Present studies have focused on the health effects of low exposure of lead (Waldron and Stofan 1974, Landrigan 1989). These levels were formerly deemed as safe, which brings to light the notion of “subclinical toxicity” of lead. These findings support the notion that despite a lack of clinical manifestations, lead exposure can have asymptomatic effects (Landrigan et al. 2000). While the IARC had initially deemed the present evidence as ‘inadequate’ towards determining the cancer risk of lead, new research has been collected on its carcinogenic risk (Silbergeld 2000).
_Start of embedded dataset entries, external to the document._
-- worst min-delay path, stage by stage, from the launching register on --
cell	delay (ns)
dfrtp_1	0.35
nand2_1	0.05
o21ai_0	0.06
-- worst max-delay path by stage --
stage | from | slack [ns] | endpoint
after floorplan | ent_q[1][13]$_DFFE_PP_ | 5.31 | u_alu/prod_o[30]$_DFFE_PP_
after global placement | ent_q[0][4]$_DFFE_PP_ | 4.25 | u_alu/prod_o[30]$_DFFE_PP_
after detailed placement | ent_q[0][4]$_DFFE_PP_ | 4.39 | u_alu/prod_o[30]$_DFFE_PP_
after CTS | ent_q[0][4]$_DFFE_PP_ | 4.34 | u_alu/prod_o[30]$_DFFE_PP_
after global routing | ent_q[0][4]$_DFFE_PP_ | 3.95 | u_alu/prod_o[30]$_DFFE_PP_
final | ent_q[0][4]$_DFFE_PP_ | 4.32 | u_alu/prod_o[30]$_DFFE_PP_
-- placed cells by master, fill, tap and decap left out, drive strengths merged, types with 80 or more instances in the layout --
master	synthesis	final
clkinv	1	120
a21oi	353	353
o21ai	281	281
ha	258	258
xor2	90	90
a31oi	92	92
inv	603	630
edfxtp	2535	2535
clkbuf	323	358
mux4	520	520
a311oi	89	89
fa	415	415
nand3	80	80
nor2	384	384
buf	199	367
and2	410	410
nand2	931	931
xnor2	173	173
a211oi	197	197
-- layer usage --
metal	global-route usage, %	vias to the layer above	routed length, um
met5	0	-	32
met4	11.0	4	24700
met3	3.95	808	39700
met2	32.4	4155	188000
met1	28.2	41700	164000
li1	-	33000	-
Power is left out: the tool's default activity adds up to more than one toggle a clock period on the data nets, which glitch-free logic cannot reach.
File: src/hdl/ecdrbg_pkg.sv
// Shared types and constants for the dual EC random generator.
package ecdrbg_pkg;

	localparam int unsigned CFG_BITS  = 8;
	localparam int unsigned CFG_IDX_BITS = 3;

	localparam logic [CFG_IDX_BITS-1:0] REG_FIELD_PRIME = 3'd0;
	localparam logic [CFG_IDX_BITS-1:0] REG_CURVE_A     = 3'd1;
	localparam logic [CFG_IDX_BITS-1:0] REG_BASE_X      = 3'd2;
	localparam logic [CFG_IDX_BITS-1:0] REG_BASE_Y      = 3'd3;
	localparam logic [CFG_IDX_BITS-1:0] REG_OUT_X       = 3'd4;
	localparam logic [CFG_IDX_BITS-1:0] REG_OUT_Y       = 3'd5;

	localparam logic [CFG_BITS-1:0] RST_FIELD_PRIME = 8'd233;
	localparam logic [CFG_BITS-1:0] RST_CURVE_A     = 8'd1;
	localparam logic [CFG_BITS-1:0] RST_BASE_X      = 8'd3;
	localparam logic [CFG_BITS-1:0] RST_BASE_Y      = 8'd65;
	localparam logic [CFG_BITS-1:0] RST_OUT_X       = 8'd83;
	localparam logic [CFG_BITS-1:0] RST_OUT_Y       = 8'd97;

	typedef struct packed {
		logic signed [63:0] seed;
		logic [6:0]         block_count;
	} req_t;

	typedef struct packed {
		logic [7:0] random_value;
		logic       last;
	} rsp_t;

	// datapath operations
	localparam logic [3:0] OP_NONE   = 4'd0;
	localparam logic [3:0] OP_REDUCE = 4'd1;
	localparam logic [3:0] OP_MUL    = 4'd2;
	localparam logic [3:0] OP_INV    = 4'd3;

	typedef struct packed {
		logic       start;
		logic [3:0] op;
	} dp_cmd_t;

	typedef struct packed {
		logic done;
		logic ok;
	} dp_sts_t;

endpackage

File: src/hdl/ecdrbg_arith.sv
// Modular arithmetic unit: serial reduce, shift-add multiply, Euclid inverse.
module ecdrbg_arith (
	input  logic                    clk,
	input  logic                    arst_n,
	input  ecdrbg_pkg::dp_cmd_t     cmd,
	input  logic [7:0]              opa,
	input  logic [7:0]              opb,
	input  logic [7:0]              modulus,
	output ecdrbg_pkg::dp_sts_t     sts,
	output logic [7:0]              result
);
	import ecdrbg_pkg::*;

	localparam logic [1:0] A_IDLE = 2'd0;
	localparam logic [1:0] A_MUL  = 2'd1;
	localparam logic [1:0] A_INV  = 2'd2;
	localparam logic [1:0] A_DIV  = 2'd3;

	logic [1:0]  st_q;
	logic [3:0]  cnt_q;
	logic [7:0]  acc_q, ma_q, mb_q;
	logic [7:0]  dvd_q, dvs_q, quo_q;
	logic [7:0]  r_q, nr_q;
	logic [8:0]  t_q, nt_q;
	logic        euclid_q;
	logic        done_q, ok_q;
	logic [7:0]  res_q;
	logic [8:0]  m9, dbl, dbl_r, msum, shl, ntn, t_pos;
	logic [7:0]  mul_nxt, rem_nxt, quo_nxt, fin_res;
	logic [17:0] prodw;
	logic        sub_ok, mul_fin, div_fin, inv_fin, fin, fin_ok;

	assign m9 = {1'b0, modulus};
	assign sts.done = done_q;
	assign sts.ok   = ok_q;
	assign result   = res_q;

	always_comb begin
		dbl     = {acc_q, 1'b0};
		dbl_r   = (dbl >= m9) ? dbl - m9 : dbl;
		msum    = dbl_r + (mb_q[7] ? {1'b0, ma_q} : 9'd0);
		mul_nxt = (msum >= m9) ? 8'(msum - m9) : msum[7:0];
		shl     = {acc_q, dvd_q[7]};
		sub_ok  = (shl >= {1'b0, dvs_q});
		rem_nxt = sub_ok ? 8'(shl - {1'b0, dvs_q}) : shl[7:0];
		quo_nxt = {quo_q[6:0], sub_ok};
		prodw   = {10'd0, quo_nxt} * {9'd0, nt_q};
		ntn     = t_q - prodw[8:0];
		t_pos   = t_q[8] ? t_q + m9 : t_q;
		mul_fin = (st_q == A_MUL) && (cnt_q == 4'd1);
		div_fin = (st_q == A_DIV) && (cnt_q == 4'd1) && !euclid_q;
		inv_fin = (st_q == A_INV) && (nr_q == 8'd0);
		fin     = mul_fin || div_fin || inv_fin;
		fin_ok  = !inv_fin || (r_q == 8'd1);
		fin_res = mul_fin ? mul_nxt : (div_fin ? rem_nxt : t_pos[7:0]);
	end

	always_ff @(posedge clk or negedge arst_n) begin
		if (!arst_n) begin
			st_q   <= A_IDLE;
			done_q <= 1'b0;
			ok_q   <= 1'b0;
			res_q  <= '0;
			cnt_q  <= '0;
		end else begin
			done_q <= fin;
			if (fin) begin
				ok_q  <= fin_ok;
				res_q <= fin_res;
			end
			unique case (st_q)
				A_IDLE: begin
					if (cmd.start) begin
						unique case (cmd.op)
							OP_REDUCE: begin
								acc_q    <= '0;
								dvd_q    <= opa;
								dvs_q    <= modulus;
								quo_q    <= '0;
								cnt_q    <= 4'd8;
								euclid_q <= 1'b0;
								st_q     <= A_DIV;
							end
							OP_MUL: begin
								acc_q <= '0;
								ma_q  <= opa;
								mb_q  <= opb;
								cnt_q <= 4'd8;
								st_q  <= A_MUL;
							end
							OP_INV: begin
								r_q  <= modulus;
								nr_q <= opa;
								t_q  <= '0;
								nt_q <= 9'd1;
								st_q <= A_INV;
							end
							default: ;
						endcase
					end
				end
				A_MUL: begin
					acc_q <= mul_nxt;
					mb_q  <= {mb_q[6:0], 1'b0};
					cnt_q <= cnt_q - 4'd1;
					if (cnt_q == 4'd1) st_q <= A_IDLE;
				end
				A_DIV: begin
					acc_q <= rem_nxt;
					dvd_q <= {dvd_q[6:0], 1'b0};
					quo_q <= quo_nxt;
					cnt_q <= cnt_q - 4'd1;
					if (cnt_q == 4'd1) begin
						if (euclid_q) begin
							// advance the Euclid state by one quotient
							r_q  <= nr_q;
							nr_q <= rem_nxt;
							t_q  <= nt_q;
							nt_q <= ntn;
							st_q <= A_INV;
						end else begin
							st_q <= A_IDLE;
						end
					end
				end
				A_INV: begin
					if (nr_q == 8'd0) begin
						st_q <= A_IDLE;
					end else begin
						acc_q    <= '0;
						dvd_q    <= r_q;
						dvs_q    <= nr_q;
						quo_q    <= '0;
						cnt_q    <= 4'd8;
						euclid_q <= 1'b1;
						st_q     <= A_DIV;
					end
				end
				default: st_q <= A_IDLE;
			endcase
		end
	end
endmodule
<file path="src/sld_pkg.sv">
// Package for the sync/length/XOR deframer.
// Holds field widths, result kind codes, register indexes and register reset values.
// No dependencies.
package sld_pkg;

   localparam int BYTE_W  = 8;
   localparam int LEN_W   = 16;
   localparam int KIND_W  = 2;
   localparam int CSR_IDX_W = 2;

   typedef enum logic [KIND_W-1:0] {
      KIND_DATA   = 2'd0,
      KIND_ACCEPT = 2'd1,
      KIND_REJECT = 2'd2
   } kind_type;

   typedef enum logic [CSR_IDX_W-1:0] {
      CSR_SYNC_FIRST  = 2'd0,
      CSR_SYNC_SECOND = 2'd1,
      CSR_GET_ERROR   = 2'd2,
      CSR_SET_ERROR   = 2'd3
   } csr_index_type;

   localparam logic [BYTE_W-1:0] SYNC_FIRST_RST  = 8'h55;   // 'U'
   localparam logic [BYTE_W-1:0] SYNC_SECOND_RST = 8'h7A;   // 'z'
   localparam logic [BYTE_W-1:0] GET_ERROR_RST   = 8'hFF;
   localparam logic [BYTE_W-1:0] SET_ERROR_RST   = 8'hFE;

   typedef enum logic [8:0] {
      PH_HUNT    = 9'b000000001,
      PH_SYNC2   = 9'b000000010,
      PH_CMD     = 9'b000000100,
      PH_LEN_HI  = 9'b000001000,
      PH_LEN_LO  = 9'b000010000,
      PH_SPARE   = 9'b000100000,
      PH_PAYLOAD = 9'b001000000,
      PH_ERRBYTE = 9'b010000000,
      PH_CHECK   = 9'b100000000
   } phase_type;

endpackage

</file>
<file path="src/sld_channels.sv">
// Valid/ready channel interfaces for the deframer: byte input and result output.
// Depends on sld_pkg.
interface sld_req_if;
   import sld_pkg::*;
   logic              valid;
   logic              ready;
   logic [BYTE_W-1:0] in_byte;
   modport source (output valid, output in_byte, input ready);
   modport sink   (input valid, input in_byte, output ready);
endinterface

interface sld_rsp_if;
   import sld_pkg::*;
   logic              valid;
   logic              ready;
   logic [KIND_W-1:0] kind;
   logic [BYTE_W-1:0] out_byte;
   logic [BYTE_W-1:0] command;
   logic [LEN_W-1:0]  frame_length;
   modport source (output valid, output kind, output out_byte, output command,
                   output frame_length, input ready);
   modport sink   (input valid, input kind, input out_byte, input command,
                   input frame_length, output ready);
endinterface

</file>
<file path="src/sync_length_xor_deframer.sv">
// Sync/length/XOR deframer top level.
// Depends on sld_pkg and the channel interfaces in sld_channels.sv.
//
// Takes one link byte per transaction and returns at most one result per byte: each
// payload byte as it arrives, then one closing result at the XOR byte (accepted or
// rejected). A byte is taken every cycle while results drain; each byte passes the input
// register and then the result register, between which one byte's whole framing update
// is done. A frame is sync pair, command, 16-bit big-endian length, spare byte, payload,
// XOR byte; error commands give a 5-byte frame with one hidden data byte. The four
// registers (sync pair, two error commands) are written through the csr_ port; the user
// must write them only while the block is idle, which the block itself does not enforce.
module sync_length_xor_deframer (
   input  logic                          clock,
   input  logic                          reset,
   sld_req_if.sink                       req_chan,
   sld_rsp_if.source                     rsp_chan,
   input  logic                          csr_we,
   input  logic [sld_pkg::CSR_IDX_W-1:0] csr_index,
   input  logic [sld_pkg::BYTE_W-1:0]    csr_wdata
);
   import sld_pkg::*;

   // configuration
   logic [BYTE_W-1:0] sync_first_ff, sync_second_ff, get_error_ff, set_error_ff;

   // input stage
   logic              in_valid_ff, in_valid_in;
   logic [BYTE_W-1:0] in_byte_ff;

   // framing state
   phase_type         phase_ff, phase_in;
   logic [BYTE_W-1:0] xor_ff, xor_in;
   logic [BYTE_W-1:0] command_ff, command_in;
   logic [LEN_W-1:0]  length_ff, length_in;
   logic [LEN_W-1:0]  remain_ff, remain_in;

   // result register
   logic              out_valid_ff, out_valid_in;
   kind_type          kind_ff, kind_in;
   logic [BYTE_W-1:0] out_byte_ff, out_byte_in;
   logic [BYTE_W-1:0] out_cmd_ff;
   logic [LEN_W-1:0]  out_len_ff;

   logic              advance, process, emit;
   logic [BYTE_W-1:0] b, xor_with_b;
   logic [LEN_W-1:0]  remain_dec;

   assign advance = !out_valid_ff || rsp_chan.ready;
   assign process = in_valid_ff && advance;
   assign req_chan.ready = !in_valid_ff || advance;

   assign b          = in_byte_ff;
   assign xor_with_b = xor_ff ^ b;
   assign remain_dec = remain_ff - LEN_W'(1);

   always_comb begin
      phase_in    = phase_ff;
      xor_in      = xor_ff;
      command_in  = command_ff;
      length_in   = length_ff;
      remain_in   = remain_ff;
      emit        = 1'b0;
      kind_in     = KIND_DATA;
      out_byte_in = b;
      unique case (phase_ff)
         PH_SYNC2: begin
            if (b == sync_second_ff) begin
               xor_in   = xor_with_b;
               phase_in = PH_CMD;
            end else if (b == sync_first_ff) begin
               xor_in = b;           // restart the pair at this byte
            end else begin
               phase_in = PH_HUNT;
            end
         end
         PH_CMD: begin
            command_in = b;
            xor_in     = xor_with_b;
            length_in  = '0;
            remain_in  = '0;
            phase_in   = (b == get_error_ff || b == set_error_ff) ? PH_ERRBYTE : PH_LEN_HI;
         end
         PH_LEN_HI: begin
            xor_in    = xor_with_b;
            length_in = {b, BYTE_W'(0)};
            phase_in  = PH_LEN_LO;
         end
         PH_LEN_LO: begin
            xor_in    = xor_with_b;
            length_in = {length_ff[LEN_W-1:BYTE_W], b};
            phase_in  = PH_SPARE;
         end
         PH_SPARE: begin
            xor_in    = xor_with_b;
            remain_in = length_ff;
            phase_in  = (length_ff == '0) ? PH_CHECK : PH_PAYLOAD;
         end
         PH_PAYLOAD: begin
            xor_in    = xor_with_b;
            remain_in = remain_dec;
            if (remain_dec == '0) begin
               phase_in = PH_CHECK;
            end
            emit = 1'b1;
         end
         PH_ERRBYTE: begin
            xor_in   = xor_with_b;
            phase_in = PH_CHECK;
         end
         PH_CHECK: begin
            xor_in   = xor_with_b;
            phase_in = PH_HUNT;
            emit     = 1'b1;
            if (xor_with_b == '0) begin
               kind_in     = KIND_ACCEPT;
               out_byte_in = (length_ff == '0) ? command_ff : '0;
            end else begin
               kind_in     = KIND_REJECT;
               out_byte_in = '0;
            end
         end
         default: begin
            if (b == sync_first_ff) begin
               xor_in   = b;
               phase_in = PH_SYNC2;
            end else begin
               phase_in = PH_HUNT;
            end
         end
      endcase
   end

   always_comb begin
      if (req_chan.valid && req_chan.ready) begin
         in_valid_in = 1'b1;
      end else if (advance) begin
         in_valid_in = 1'b0;
      end else begin
         in_valid_in = in_valid_ff;
      end
      if (process && emit) begin
         out_valid_in = 1'b1;
      end else if (rsp_chan.ready) begin
         out_valid_in = 1'b0;
      end else begin
         out_valid_in = out_valid_ff;
      end
   end

   always_ff @(posedge clock) begin
      if (reset) begin
         sync_first_ff  <= SYNC_FIRST_RST;
         sync_second_ff <= SYNC_SECOND_RST;
         get_error_ff   <= GET_ERROR_RST;
         set_error_ff   <= SET_ERROR_RST;
      end else if (csr_we) begin
         case (csr_index_type'(csr_index))
            CSR_SYNC_FIRST:  sync_first_ff  <= csr_wdata;
            CSR_SYNC_SECOND: sync_second_ff <= csr_wdata;
            CSR_GET_ERROR:   get_error_ff   <= csr_wdata;
            CSR_SET_ERROR:   set_error_ff   <= csr_wdata;
            default: ;
         endcase
      end
   end

   always_ff @(posedge clock) begin
      if (reset) begin
         in_valid_ff  <= 1'b0;
         out_valid_ff <= 1'b0;
         phase_ff     <= PH_HUNT;
         xor_ff       <= '0;
         command_ff   <= '0;
         length_ff    <= '0;
         remain_ff    <= '0;
      end else begin
         in_valid_ff  <= in_valid_in;
         out_valid_ff <= out_valid_in;
         if (process) begin
            phase_ff   <= phase_in;
            xor_ff     <= xor_in;
            command_ff <= command_in;
            length_ff  <= length_in;
            remain_ff  <= remain_in;
         end
      end
   end

   always_ff @(posedge clock) begin
      if (req_chan.valid && req_chan.ready) begin
         in_byte_ff <= req_chan.in_byte;
      end
      if (process && emit) begin
         kind_ff     <= kind_in;
         out_byte_ff <= out_byte_in;
         out_cmd_ff  <= command_ff;
         out_len_ff  <= length_ff;
      end
   end

   assign rsp_chan.valid        = out_valid_ff;
   assign rsp_chan.kind         = kind_ff;
   assign rsp_chan.out_byte     = out_byte_ff;
   assign rsp_chan.command      = out_cmd_ff;
   assign rsp_chan.frame_length = out_len_ff;

   // payload phase always has at least one byte still to come
   a_payload_remaining: assert property (@(posedge clock) disable iff (reset)
      phase_ff == PH_PAYLOAD |-> remain_ff != '0)
      else $error("payload phase with no bytes remaining");

   // a closing result always returns the hunter to the first sync byte
   a_close_to_hunt: assert property (@(posedge clock) disable iff (reset)
      process && phase_ff == PH_CHECK |=> phase_ff == PH_HUNT && out_valid_ff)
      else $error("closing result did not restart hunting");

   // payload results only come from frames with a non-zero length
   a_data_has_length: assert property (@(posedge clock) disable iff (reset)
      out_valid_ff && kind_ff == KIND_DATA |-> out_len_ff != '0)
      else $error("payload byte from an empty frame");

   // a rejection never carries a data byte
   a_reject_zero: assert property (@(posedge clock) disable iff (reset)
      out_valid_ff && kind_ff == KIND_REJECT |-> out_byte_ff == '0)
      else $error("rejected frame with non-zero data byte");

   // a held input byte is not lost while the result side stalls
   a_input_held: assert property (@(posedge clock) disable iff (reset)
      in_valid_ff && !advance |=> in_valid_ff && $stable(in_byte_ff))
      else $error("input byte dropped during stall");

endmodule
</file>
<file path="src/flat_wrapper.sv">
// flat-port wrapper written by rule: the top's interface ports become plain ports
module sync_length_xor_deframer_flat import sld_pkg::*;
  (clock, reset, csr_we, csr_index, csr_wdata, req_chan_valid, req_chan_in_byte, req_chan_ready, rsp_chan_valid, rsp_chan_kind, rsp_chan_out_byte, rsp_chan_command, rsp_chan_frame_length, rsp_chan_ready);
  sld_req_if req_chan_i ();
  sld_rsp_if rsp_chan_i ();
  input  logic clock;
  input  logic reset;
  input  logic csr_we;
  input  logic [sld_pkg::CSR_IDX_W-1:0] csr_index;
  input  logic [sld_pkg::BYTE_W-1:0] csr_wdata;
  input wire logic [$bits(req_chan_i.valid)-1:0] req_chan_valid;
  input wire logic [$bits(req_chan_i.in_byte)-1:0] req_chan_in_byte;
  output wire logic [$bits(req_chan_i.ready)-1:0] req_chan_ready;
  output wire logic [$bits(rsp_chan_i.valid)-1:0] rsp_chan_valid;
  output wire logic [$bits(rsp_chan_i.kind)-1:0] rsp_chan_kind;
  output wire logic [$bits(rsp_chan_i.out_byte)-1:0] rsp_chan_out_byte;
  output wire logic [$bits(rsp_chan_i.command)-1:0] rsp_chan_command;
  output wire logic [$bits(rsp_chan_i.frame_length)-1:0] rsp_chan_frame_length;
  input wire logic [$bits(rsp_chan_i.ready)-1:0] rsp_chan_ready;
  assign req_chan_i.valid = req_chan_valid;
  assign req_chan_i.in_byte = req_chan_in_byte;
  assign req_chan_ready = req_chan_i.ready;
  assign rsp_chan_valid = rsp_chan_i.valid;
  assign rsp_chan_kind = rsp_chan_i.kind;
  assign rsp_chan_out_byte = rsp_chan_i.out_byte;
  assign rsp_chan_command = rsp_chan_i.command;
  assign rsp_chan_frame_length = rsp_chan_i.frame_length;
  assign rsp_chan_i.ready = rsp_chan_ready;
  sync_length_xor_deframer u_core (.clock(clock), .reset(reset), .req_chan(req_chan_i), .rsp_chan(rsp_chan_i), .csr_we(csr_we), .csr_index(csr_index), .csr_wdata(csr_wdata));
endmodule
</file>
New research has found lead to cause renal cancer (Bofetta et al. 2011, Ilychova and Zaridze 2012, Southard et al. 2012), lung cancer (Jones et al. 2007, Rousseau et al. 2007, Steenland and Boffetta 2000) and brain tumors (Anttila et al. 1996, Bhatti et al. 2009, Rajaraman et al. 2006) in humans. Some proposed mechanisms of action include: inhibition of DNA synthesis and repair, oxidative damage, and interaction with DNA-binding proteins and tumor-suppressor proteins (National Research Council 2012).